11. An object with a charge of +6.0 µC is 0.30 m from a second object and experiences an attractive force of 1.80 N. What is the magnitude of the charge on the second object? (µC = 1.0 × 10-6 C) (Answer: -3.0 µC)
Can someone please explain how to do this problem? I don't just want the answer, but i need to know the correct way to calculate it.
F=k•q₁•q₂/r²,
k =9•10⁹ N•m²/C²,
q₂ = F•r²/k•q₁ = 1.8•0.3²/9•10⁹•6•10⁻⁶ =
=3•10⁻⁶ C = 3 μC
Due to the attraction of the charges
q₂ = - 3 μC
To solve this problem, we can use Coulomb's Law, which states that the force between two charged objects is proportional to the product of their charges and inversely proportional to the square of the distance between them.
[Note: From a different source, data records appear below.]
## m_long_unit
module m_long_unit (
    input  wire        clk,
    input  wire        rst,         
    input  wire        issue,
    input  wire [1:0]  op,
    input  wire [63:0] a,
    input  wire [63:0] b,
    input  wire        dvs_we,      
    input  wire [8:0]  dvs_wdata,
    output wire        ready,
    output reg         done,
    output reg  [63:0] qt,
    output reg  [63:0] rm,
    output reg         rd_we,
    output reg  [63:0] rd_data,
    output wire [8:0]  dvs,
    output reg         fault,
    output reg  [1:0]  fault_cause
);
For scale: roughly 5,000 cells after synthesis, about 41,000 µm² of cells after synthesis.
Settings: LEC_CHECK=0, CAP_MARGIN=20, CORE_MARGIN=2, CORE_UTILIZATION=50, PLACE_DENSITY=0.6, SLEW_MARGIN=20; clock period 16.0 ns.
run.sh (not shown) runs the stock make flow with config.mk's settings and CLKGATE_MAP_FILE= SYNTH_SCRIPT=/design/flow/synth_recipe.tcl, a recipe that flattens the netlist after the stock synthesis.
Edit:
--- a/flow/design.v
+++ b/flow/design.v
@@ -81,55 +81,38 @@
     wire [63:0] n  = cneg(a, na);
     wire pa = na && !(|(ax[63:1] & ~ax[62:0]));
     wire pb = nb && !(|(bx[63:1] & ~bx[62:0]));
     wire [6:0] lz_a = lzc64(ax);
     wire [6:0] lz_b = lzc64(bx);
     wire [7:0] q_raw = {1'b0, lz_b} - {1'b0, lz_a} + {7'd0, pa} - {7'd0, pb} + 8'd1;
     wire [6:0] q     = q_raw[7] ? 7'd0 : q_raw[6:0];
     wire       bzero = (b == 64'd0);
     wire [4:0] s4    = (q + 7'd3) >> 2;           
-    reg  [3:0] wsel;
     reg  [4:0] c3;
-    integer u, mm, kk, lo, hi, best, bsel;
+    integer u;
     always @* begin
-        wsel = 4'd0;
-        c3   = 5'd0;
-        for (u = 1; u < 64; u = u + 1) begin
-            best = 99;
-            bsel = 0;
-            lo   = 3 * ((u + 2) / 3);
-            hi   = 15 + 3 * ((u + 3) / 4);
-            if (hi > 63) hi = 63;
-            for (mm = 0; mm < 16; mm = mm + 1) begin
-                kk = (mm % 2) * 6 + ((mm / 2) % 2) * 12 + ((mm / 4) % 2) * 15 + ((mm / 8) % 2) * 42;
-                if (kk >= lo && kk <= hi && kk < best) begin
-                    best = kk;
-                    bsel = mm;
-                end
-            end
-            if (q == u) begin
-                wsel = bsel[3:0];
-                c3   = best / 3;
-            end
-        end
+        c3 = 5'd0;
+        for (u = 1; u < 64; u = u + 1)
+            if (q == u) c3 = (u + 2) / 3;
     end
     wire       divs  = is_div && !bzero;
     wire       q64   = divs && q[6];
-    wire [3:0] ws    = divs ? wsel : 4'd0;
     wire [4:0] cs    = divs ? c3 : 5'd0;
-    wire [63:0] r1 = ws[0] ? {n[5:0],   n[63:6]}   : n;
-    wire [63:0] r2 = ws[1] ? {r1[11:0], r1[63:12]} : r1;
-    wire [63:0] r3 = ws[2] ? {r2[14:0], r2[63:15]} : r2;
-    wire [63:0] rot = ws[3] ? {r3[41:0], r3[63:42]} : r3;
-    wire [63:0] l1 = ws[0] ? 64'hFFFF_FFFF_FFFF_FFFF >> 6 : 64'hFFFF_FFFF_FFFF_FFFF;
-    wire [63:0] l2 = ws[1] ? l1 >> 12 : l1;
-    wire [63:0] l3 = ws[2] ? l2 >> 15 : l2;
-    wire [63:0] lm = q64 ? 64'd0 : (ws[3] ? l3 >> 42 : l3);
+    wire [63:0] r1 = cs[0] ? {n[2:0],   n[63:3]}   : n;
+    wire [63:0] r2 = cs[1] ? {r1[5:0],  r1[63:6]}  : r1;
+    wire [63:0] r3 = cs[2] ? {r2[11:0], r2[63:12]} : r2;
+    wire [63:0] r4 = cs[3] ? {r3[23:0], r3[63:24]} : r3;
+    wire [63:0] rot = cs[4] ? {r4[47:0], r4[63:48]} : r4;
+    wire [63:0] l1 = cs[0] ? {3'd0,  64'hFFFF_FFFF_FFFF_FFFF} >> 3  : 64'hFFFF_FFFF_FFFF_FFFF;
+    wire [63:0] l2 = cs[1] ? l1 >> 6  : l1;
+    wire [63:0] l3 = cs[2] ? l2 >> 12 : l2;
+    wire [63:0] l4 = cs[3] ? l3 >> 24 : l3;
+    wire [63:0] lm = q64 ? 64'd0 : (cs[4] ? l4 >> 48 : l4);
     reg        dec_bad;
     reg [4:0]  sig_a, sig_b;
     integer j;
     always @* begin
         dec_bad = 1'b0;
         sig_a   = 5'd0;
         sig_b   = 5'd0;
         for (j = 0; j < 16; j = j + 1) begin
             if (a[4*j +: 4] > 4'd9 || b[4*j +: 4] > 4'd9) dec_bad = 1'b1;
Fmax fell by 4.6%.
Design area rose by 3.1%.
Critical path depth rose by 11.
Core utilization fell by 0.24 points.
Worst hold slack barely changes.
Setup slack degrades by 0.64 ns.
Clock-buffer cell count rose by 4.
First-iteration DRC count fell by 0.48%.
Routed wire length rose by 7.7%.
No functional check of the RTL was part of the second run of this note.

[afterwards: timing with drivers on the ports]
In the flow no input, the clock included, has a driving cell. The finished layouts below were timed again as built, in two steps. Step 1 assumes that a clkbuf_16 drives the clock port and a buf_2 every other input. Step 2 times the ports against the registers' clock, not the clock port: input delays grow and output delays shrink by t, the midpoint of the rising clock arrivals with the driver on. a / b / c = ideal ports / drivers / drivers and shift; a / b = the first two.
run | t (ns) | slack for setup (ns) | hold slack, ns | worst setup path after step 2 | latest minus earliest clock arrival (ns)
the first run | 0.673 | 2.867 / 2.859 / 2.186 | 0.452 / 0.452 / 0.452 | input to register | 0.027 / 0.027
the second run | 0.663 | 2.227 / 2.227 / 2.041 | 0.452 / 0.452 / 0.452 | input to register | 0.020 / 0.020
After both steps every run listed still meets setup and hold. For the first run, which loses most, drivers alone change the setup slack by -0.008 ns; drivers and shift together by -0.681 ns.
The formula for Coulomb's Law is:
F = k * (q1 * q2) / r^2
Where F is the force between the objects, k is the electrostatic constant (approximately 9 × 10^9 N m^2/C^2), q1 and q2 are the charges of the objects, and r is the distance between them.
In this problem, we are given the following information:
q1 = +6.0 µC = +6.0 × 10^-6 C
F = 1.80 N
r = 0.30 m
k = 9 × 10^9 N m^2/C^2
q2 = ?
We can rearrange the formula to solve for q2:
q2 = (F * r^2) / (k * q1)
Plugging in the given values:
q2 = (1.80 N * (0.30 m)^2) / (9 × 10^9 N m^2/C^2 * +6.0 × 10^-6 C)
Calculating this equation will give us the magnitude of the charge on the second object.